June 18, 2026

Agentic engineering: speed is cheap, correctness is not

OpinionTechnicalAgents

🧨

Speed without quality is just higher-frequency failure. The correct move is not to ship faster but to make correctness cheaper by moving constraints into automation, reducing handoffs, and using autonomy only inside well-defined bounds.

AI makes code cheap. The work that stays expensive is correctness under real constraints: tests, review load, security policy, rollout risk, incident recovery.

Code is going the way of assembly. It does not disappear. It becomes an implementation detail for most work, pulled into focus only when performance, reliability, or platform edges demand it.
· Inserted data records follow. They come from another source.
Source: an optimization exercise on an open RTL-to-GDS flow (aim: small area, a short achievable clock period and few clock cycles per item). Production flows keep margins and buffers that such runs may drop. Where RTL was checked, it was by simulation tests only, not by an equivalence proof against the original. Power is estimated from default activity; no workload was simulated.

==> flow/design.v (excerpt) <==
module pitch_core (
    input  logic       i_clk,
    input  logic       reset,
    input  logic       start,
    input  sdram_pkg::mem_addr_t  src_addr,
    input  sdram_pkg::mem_addr_t  dst_addr,
    input  logic [3:0] speed,
    output logic       done,
    output sdram_pkg::mem_req_t   mem_req,
    input  sdram_pkg::mem_data_t  mem_readdata,
    input  logic       finished
);
Size: roughly 140 I/O pins.
clock: 10.0 ns
lec_check: 0
cap_margin: 20
core_margin: 2
core_utilization: 40
setup_slack_margin: 5
slew_margin: 20
standard.sh (not shown) runs the stock make flow with config.mk's settings and CLKGATE_MAP_FILE= SYNTH_SCRIPT=/design/flow/synth_recipe.tcl, a recipe that flattens the netlist after the stock synthesis.
==> flow/flow/run.sh <==
#!/bin/bash
set -e
MARGIN=${MARGIN:-6.9}
bash standard.sh finish SETUP_SLACK_MARGIN=$MARGIN > standard.log 2>&1
The first run completed without violations.
Testbench counts at the start, summed over its fixed seeds: cycles 105,755, words 16,960.
Edit:
==> flow/flow/run.sh (replaced) <==
#!/bin/bash
set -e
MARGIN=${MARGIN:-6.5}
bash standard.sh finish SETUP_SLACK_MARGIN=$MARGIN > standard.log 2>&1
--- a/flow/config.mk
+++ b/flow/config.mk
@@ -10,2 +10,5 @@
 export CORE_UTILIZATION = 40
+export CTS_BUF_LIST = sky130_fd_sc_hd__clkbuf_16
+export CTS_CLUSTER_DIAMETER = 80
+export CTS_CLUSTER_SIZE = 20
 export SETUP_SLACK_MARGIN = 5
=>
- count of clock-buffer cells in the layout shrinks by 29
- flip-flop and latch count stays the same
- area after synthesis stays the same
- wire length shrinks by 8.4%
- clock power shrinks by about 24%
- global-route usage shrinks by 1.0 points
- power shrinks by 13%
- die area is unchanged

* * *

## JK
pitch_core, a different RTL version from the one above (not shown whole).
For scale: about 2,600 cells after synthesis, ~500 flip-flops, about 140 I/O pins.
Design pitch_core, start of the top module:
module pitch_core (
    input  logic       i_clk,
    input  logic       reset,
    input  logic       start,
    input  sdram_pkg::mem_addr_t  src_addr,
    input  sdram_pkg::mem_addr_t  dst_addr,
    input  logic [3:0] speed,
    output logic       done,
    output sdram_pkg::mem_req_t   mem_req,
    input  sdram_pkg::mem_data_t  mem_readdata,
    input  logic       finished
);
clock: 10.0 ns
lec_check: 0
cap_margin: 20
core_margin: 2
core_utilization: 40
setup_slack_margin: 5
slew_margin: 20
==> flow/flow/run.sh <==
#!/bin/bash
set -e
MARGIN=${MARGIN:-6.7}
bash standard.sh finish SETUP_SLACK_MARGIN=$MARGIN > standard.log 2>&1
Input changes introduced in MS (baseline for comparison: JK):
- putting CTS_CLUSTER_DIAMETER at 80 where nothing was set
- putting CTS_CLUSTER_SIZE at 20 where nothing was set
- putting CTS_BUF_LIST at sky130_fd_sc_hd__clkbuf_16 where nothing was set
==> flow/flow/run.sh <==
#!/bin/bash
set -e
MARGIN=${MARGIN:-6.5}
bash standard.sh finish SETUP_SLACK_MARGIN=$MARGIN > standard.log 2>&1
## What came out
Against JK, total area of multi-input combinational cells in MS fell slightly.
Clock skew after layout: JK vs MS, no meaningful difference
On wire length of the first global-routing pass: MS sits below JK.
Going from JK to MS, count of standard-cell rows level; net load switching power went down; cell area decreased by 1300 sq um relative to the old numbers; setup slack after layout has decreased.
The estimated power of MS ends up lower than the estimate for JK.
No run of this note included a check of the RTL's function; only the layout flow was run.

* * *

pitch_core again, from the RTL that the note above started with.
Settings: LEC_CHECK=0, CAP_MARGIN=20, CORE_MARGIN=2, CORE_UTILIZATION=40, SETUP_SLACK_MARGIN=5, SLEW_MARGIN=20; clock period 10.0 ns.
==> flow/flow/run.sh <==
#!/bin/bash
set -e
MARGIN=${MARGIN:-6.3}
bash standard.sh finish SETUP_SLACK_MARGIN=$MARGIN > standard.log 2>&1
Then changed:
==> flow/flow/run.sh (replaced) <==
#!/bin/bash
set -e
MARGIN=${MARGIN:-6.5}
bash standard.sh finish SETUP_SLACK_MARGIN=$MARGIN > standard.log 2>&1
Die area is unchanged. Wire length came out higher by a few percent. Global-route usage is higher by 0.57 points. Cell area increases slightly. Total power increases slightly. Flip-flop and latch count is unchanged. Via count is higher slightly. Sequential share of layout area is lower by 0.41 points. Worst hold slack stays flat. Clock skew drops by 0.016 ns. Critical path depth went down by 8.
No functional check of the RTL was part of any run of this note.

[static timing again, ports no longer ideal]
Ports are ideal in the flow. The routed layouts listed here were re-timed in OpenROAD. Step 1 (the two cells are an assumption about what drives the block):
set clk [get_ports {i_clk}]
set_driving_cell -lib_cell sky130_fd_sc_hd__clkbuf_16 $clk
set_driving_cell -lib_cell sky130_fd_sc_hd__buf_2 [delete_from_list [all_inputs] $clk]
Step 2 also shifts input and output timing later by t, the mid clock arrival at the registers, as if the neighbouring blocks saw the same clock. Three values: ideal ports, drivers, drivers and shift; two values: the first two.
| run | t (ns) | setup WS [ns] | worst setup path after step 2 |
|---|---|---|---|
| the first run of note 1 | 0.686 | 6.652 / 6.594 / 6.077 | input to register |
| the second run of note 1 | 0.619 | 6.529 / 6.503 / 5.989 | input to register |
| JK | 0.679 | 6.593 / 6.593 / 6.043 | input to register |
| MS | 0.640 | 6.545 / 6.494 / 5.887 | input to register |
| the first run of note 3 | 0.676 | 6.376 / 6.333 / 5.681 | input to register |
| the second run of note 3 | 0.683 | 6.551 / 6.479 / 5.896 | input to register |
After both steps every run listed still meets setup and hold. The setup slack of the first run of note 3, which loses most, moves by -0.043 ns with the drivers and by -0.695 ns with both steps.
Context: an optimization exercise on an open-source flow, tuned for small area and a short achievable clock period. The choices shown serve that exercise and are no tape-out recipe. Function was checked by simulation only, so behaviour that the tests miss may differ from the original. No run shown here takes its clock network from TritonCTS; it comes from the design's own scripts or RTL. No driver is modelled on the clock port, so clock power and skew are understated where the tree is cut down; a real chip needs a root buffer or a tree. Power is estimated from default activity; no workload was simulated.

<file path="flow/flow/run.sh">
#!/bin/bash
set -euo pipefail
export LAYER_PARASITICS_FILE="$(pwd)/flow/rc_pessimistic.tcl"
export BUFFER_PORTS_ARGS="-buffer_cell sky130_fd_sc_hd__buf_4"
export PRE_CTS_TCL="$(pwd)/flow/cts_manual.tcl"
PLATFORM_DONT_USE="sky130_fd_sc_hd__probe_p_8 sky130_fd_sc_hd__probec_p_8 sky130_fd_sc_hd__lpflow_bleeder_1 sky130_fd_sc_hd__lpflow_clkbufkapwr_1 sky130_fd_sc_hd__lpflow_clkbufkapwr_16 sky130_fd_sc_hd__lpflow_clkbufkapwr_2 sky130_fd_sc_hd__lpflow_clkbufkapwr_4 sky130_fd_sc_hd__lpflow_clkbufkapwr_8 sky130_fd_sc_hd__lpflow_clkinvkapwr_1 sky130_fd_sc_hd__lpflow_clkinvkapwr_16 sky130_fd_sc_hd__lpflow_clkinvkapwr_2 sky130_fd_sc_hd__lpflow_clkinvkapwr_4 sky130_fd_sc_hd__lpflow_clkinvkapwr_8 sky130_fd_sc_hd__lpflow_decapkapwr_12 sky130_fd_sc_hd__lpflow_decapkapwr_3 sky130_fd_sc_hd__lpflow_decapkapwr_4 sky130_fd_sc_hd__lpflow_decapkapwr_6 sky130_fd_sc_hd__lpflow_decapkapwr_8 sky130_fd_sc_hd__lpflow_inputiso0n_1 sky130_fd_sc_hd__lpflow_inputiso0p_1 sky130_fd_sc_hd__lpflow_inputiso1n_1 sky130_fd_sc_hd__lpflow_inputiso1p_1 sky130_fd_sc_hd__lpflow_inputisolatch_1 sky130_fd_sc_hd__lpflow_isobufsrc_1 sky130_fd_sc_hd__lpflow_isobufsrc_16 sky130_fd_sc_hd__lpflow_isobufsrc_2 sky130_fd_sc_hd__lpflow_isobufsrc_4 sky130_fd_sc_hd__lpflow_isobufsrc_8 sky130_fd_sc_hd__lpflow_isobufsrckapwr_16 sky130_fd_sc_hd__lpflow_lsbuf_lh_hl_isowell_tap_1 sky130_fd_sc_hd__lpflow_lsbuf_lh_hl_isowell_tap_2 sky130_fd_sc_hd__lpflow_lsbuf_lh_hl_isowell_tap_4 sky130_fd_sc_hd__lpflow_lsbuf_lh_isowell_4 sky130_fd_sc_hd__lpflow_lsbuf_lh_isowell_tap_1 sky130_fd_sc_hd__lpflow_lsbuf_lh_isowell_tap_2 sky130_fd_sc_hd__lpflow_lsbuf_lh_isowell_tap_4 sky130_fd_sc_hd__fill_1 sky130_fd_sc_hd__fill_2 sky130_fd_sc_hd__fill_4 sky130_fd_sc_hd__fill_8 "
EXTRA_DONT_USE="sky130_fd_sc_hd__or4_1 sky130_fd_sc_hd__or4_2 sky130_fd_sc_hd__or4_4 sky130_fd_sc_hd__or4b_1 sky130_fd_sc_hd__or4b_2 sky130_fd_sc_hd__or4b_4 sky130_fd_sc_hd__a22o_1 sky130_fd_sc_hd__a22o_2 sky130_fd_sc_hd__a22o_4 sky130_fd_sc_hd__a221oi_1 sky130_fd_sc_hd__a221oi_2 sky130_fd_sc_hd__a221oi_4 sky130_fd_sc_hd__a221o_1 sky130_fd_sc_hd__a221o_2 sky130_fd_sc_hd__a221o_4"
bash standard.sh "DONT_USE_CELLS=$PLATFORM_DONT_USE $EXTRA_DONT_USE" finish > standard.log 2>&1
</file>
<file path="flow/flow/cts_manual.tcl">
# Sourced by ORFS's cts.tcl (PRE_CTS_TCL) before it calls clock_tree_synthesis.
# Replaces that command with a two-level clock tree built here: the clock's
# flip-flops are split by recursive bisection of their placement into groups
# of at most LEAF_MAX, each driven by a clkbuf_16 at the group's centre; the
# leaf buffers are split into ROOTS groups the same way, each driven by a
# clkbuf_16 at its centre, and the clock port drives those ROOTS buffers.
# Every flip-flop goes through exactly two buffers, so all registers see the
# same tree depth. cts.tcl then legalizes, repairs and writes the result as
# it does after its own clock_tree_synthesis.

set ::mcts_leaf_max 30
set ::mcts_roots 4
set ::mcts_buf sky130_fd_sc_hd__clkbuf_16

# Split items ({name x y} lists) into groups of at most max by halving along
# the wider side, or into exactly n groups (n a power of 2) when n > 0.
proc mcts_bisect { items max n } {
  if { ($n > 0 && $n == 1) || ($n == 0 && [llength $items] <= $max) } {
    return [list $items]
  }
  set xs [lmap it $items { lindex $it 1 }]
  set ys [lmap it $items { lindex $it 2 }]
  set w [expr { [tcl::mathfunc::max {*}$xs] - [tcl::mathfunc::min {*}$xs] }]
  set h [expr { [tcl::mathfunc::max {*}$ys] - [tcl::mathfunc::min {*}$ys] }]
  set k [expr { $w >= $h ? 1 : 2 }]
  set sorted [lsort -integer -index $k $items]
  set half [expr { [llength $sorted] / 2 }]
  set sub [expr { $n > 0 ? $n / 2 : 0 }]
  return [concat [mcts_bisect [lrange $sorted 0 [expr { $half - 1 }]] $max $sub] \
    [mcts_bisect [lrange $sorted $half end] $max $sub]]
}

proc mcts_center { group } {
  set sx 0
  set sy 0
  foreach it $group {
    set sx [expr { $sx + [lindex $it 1] }]
    set sy [expr { $sy + [lindex $it 2] }]
  }
  set n [llength $group]
  return [list [expr { $sx / $n }] [expr { $sy / $n }]]
}

proc mcts_buffer { block master name x y in_net out_name } {
  set inst [odb::dbInst_create $block $master $name]
  $inst setLocation $x $y
  $inst setPlacementStatus PLACED
  [$inst findITerm A] connect $in_net
  set out [odb::dbNet_create $block $out_name]
  $out setSigType CLOCK
  [$inst findITerm X] connect $out
  return $out
}

rename clock_tree_synthesis mcts_orig_clock_tree_synthesis
proc clock_tree_synthesis { args } {
  set block [ord::get_db_block]
  set master [[ord::get_db] findMaster $::mcts_buf]
  set clk [$block findNet ACLK]
  $clk setSigType CLOCK
  # Sinks: every instance pin on the clock net
  set sinks {}
  foreach it [$clk getITerms] {
    set box [[$it getInst] getBBox]
    lappend sinks [list $it [expr { ([$box xMin] + [$box xMax]) / 2 }] \
      [expr { ([$box yMin] + [$box yMax]) / 2 }]]
  }
  set leaves [mcts_bisect $sinks $::mcts_leaf_max 0]
  puts "manual cts: [llength $sinks] sinks in [llength $leaves] leaf groups"
  foreach it $sinks { [lindex $it 0] disconnect }
  # Leaf centres, then root groups of leaves
  set litems {}
  set i 0
  foreach g $leaves {
    lassign [mcts_center $g] x y
    lappend litems [list $i $x $y]
    incr i
  }
  set roots [mcts_bisect $litems 0 $::mcts_roots]
  set r 0
  foreach rg $roots {
    lassign [mcts_center $rg] rx ry
    set rnet [mcts_buffer $block $master mcts_root_$r $rx $ry $clk mcts_root_net_$r]
    foreach li $rg {
      lassign $li idx x y
      set lnet [mcts_buffer $block $master mcts_leaf_$idx $x $y $rnet mcts_leaf_net_$idx]
      foreach it [lindex $leaves $idx] { [lindex $it 0] connect $lnet }
    }
    incr r
  }
  set_propagated_clock [all_clocks]
  puts "manual cts: [llength $roots] root buffers, [llength $leaves] leaf buffers"
}
</file>
<file path="flow/flow/rc_pessimistic.tcl">
set_layer_rc -layer li1 -capacitance [expr {1.25 * 1.499e-04}] -resistance [expr {1.25 * 7.176e-02}]
set_layer_rc -layer met1 -capacitance [expr {1.25 * 1.72375E-04}] -resistance [expr {1.25 * 8.929e-04}]
set_layer_rc -layer met2 -capacitance [expr {1.25 * 1.36233E-04}] -resistance [expr {1.25 * 8.929e-04}]
set_layer_rc -layer met3 -capacitance [expr {1.25 * 2.14962E-04}] -resistance [expr {1.25 * 1.567e-04}]
set_layer_rc -layer met4 -capacitance [expr {1.25 * 1.48128E-04}] -resistance [expr {1.25 * 1.567e-04}]
set_layer_rc -layer met5 -capacitance [expr {1.25 * 1.54087E-04}] -resistance [expr {1.25 * 1.781e-05}]

set_layer_rc -via mcon -resistance 9.249146E-3
set_layer_rc -via via -resistance 4.5E-3
set_layer_rc -via via2 -resistance 3.368786E-3
set_layer_rc -via via3 -resistance 0.376635E-3
set_layer_rc -via via4 -resistance 0.00580E-3

set_wire_rc -signal -layer met1
set_wire_rc -clock -layer met3
</file>
<file path="flow/standard.sh">
#!/bin/bash
# synth_recipe.tcl (not shown) runs the flow's synth.tcl, then flattens the netlist and writes it again
# the make line also repeats each setting of config.mk as NAME=value (left out here)
make -C /OpenROAD-flow-scripts/flow DESIGN_CONFIG=/design/flow/config.mk WORK_HOME=/design/flow/orfs CLKGATE_MAP_FILE= SYNTH_SCRIPT=/design/flow/synth_recipe.tcl "${@:-finish}"
</file>
<file path="flow/config.mk">
export PLATFORM = sky130hd
export DESIGN_NAME = d5m_frame_axis_bridge
export DESIGN_NICKNAME = d5m_frame_axis_bridge
export VERILOG_FILES = /design/flow/design.v
export SDC_FILE = /design/flow/constraint.sdc
export NUM_CORES = 4
export LEC_CHECK = 0
export CAP_MARGIN = 20
export CORE_MARGIN = 2
export CORE_UTILIZATION = 70
export SETUP_SLACK_MARGIN = 2.8
export SLEW_MARGIN = 20
export TNS_END_PERCENT = 100
</file>
<file path="flow/constraint.sdc">
create_clock -name core_clock -period 5.0 [get_ports {ACLK}]
set_input_delay 1.0000 -clock core_clock [delete_from_list [all_inputs] [get_ports {ACLK}]]
set_output_delay 1.0000 -clock core_clock [all_outputs]
set_load 0.01 [all_outputs]
</file>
The literature is converging on a boring conclusion. Tool use turns models into control loops, and control loops fail in familiar ways. They get stuck, they retry, they stop early, they “pass” for the wrong reason, they do the right local thing and break the system. Output scoring sees none of this. Tool use and API integration closes the loop between generation and validation and feedback loops add retry and stopping conditions. Code-generation agent work is explicitly about workflow autonomy across the SDLC and evaluation that includes execution trajectories and tool usage accuracy. The louder perspective pieces are directionally correct and operationally underspecified. They also quantify the gap: isolated-task performance vs continuous-evolution performance stays wide without better context, memory, and verification.

This is the shift-left that matters. Product intent, user impact, and operational constraints move earlier because generation is cheap. The loop only stays stable if constraints are explicit, executable, and checked continuously.

When code moves fast, engineers bottleneck on everything around code. Requirements remain ambiguous. Reviews queue. Security becomes the shadow queue. Incidents interrupt flow. Faster coding does not fix a slow value stream. Autonomy across the value stream does.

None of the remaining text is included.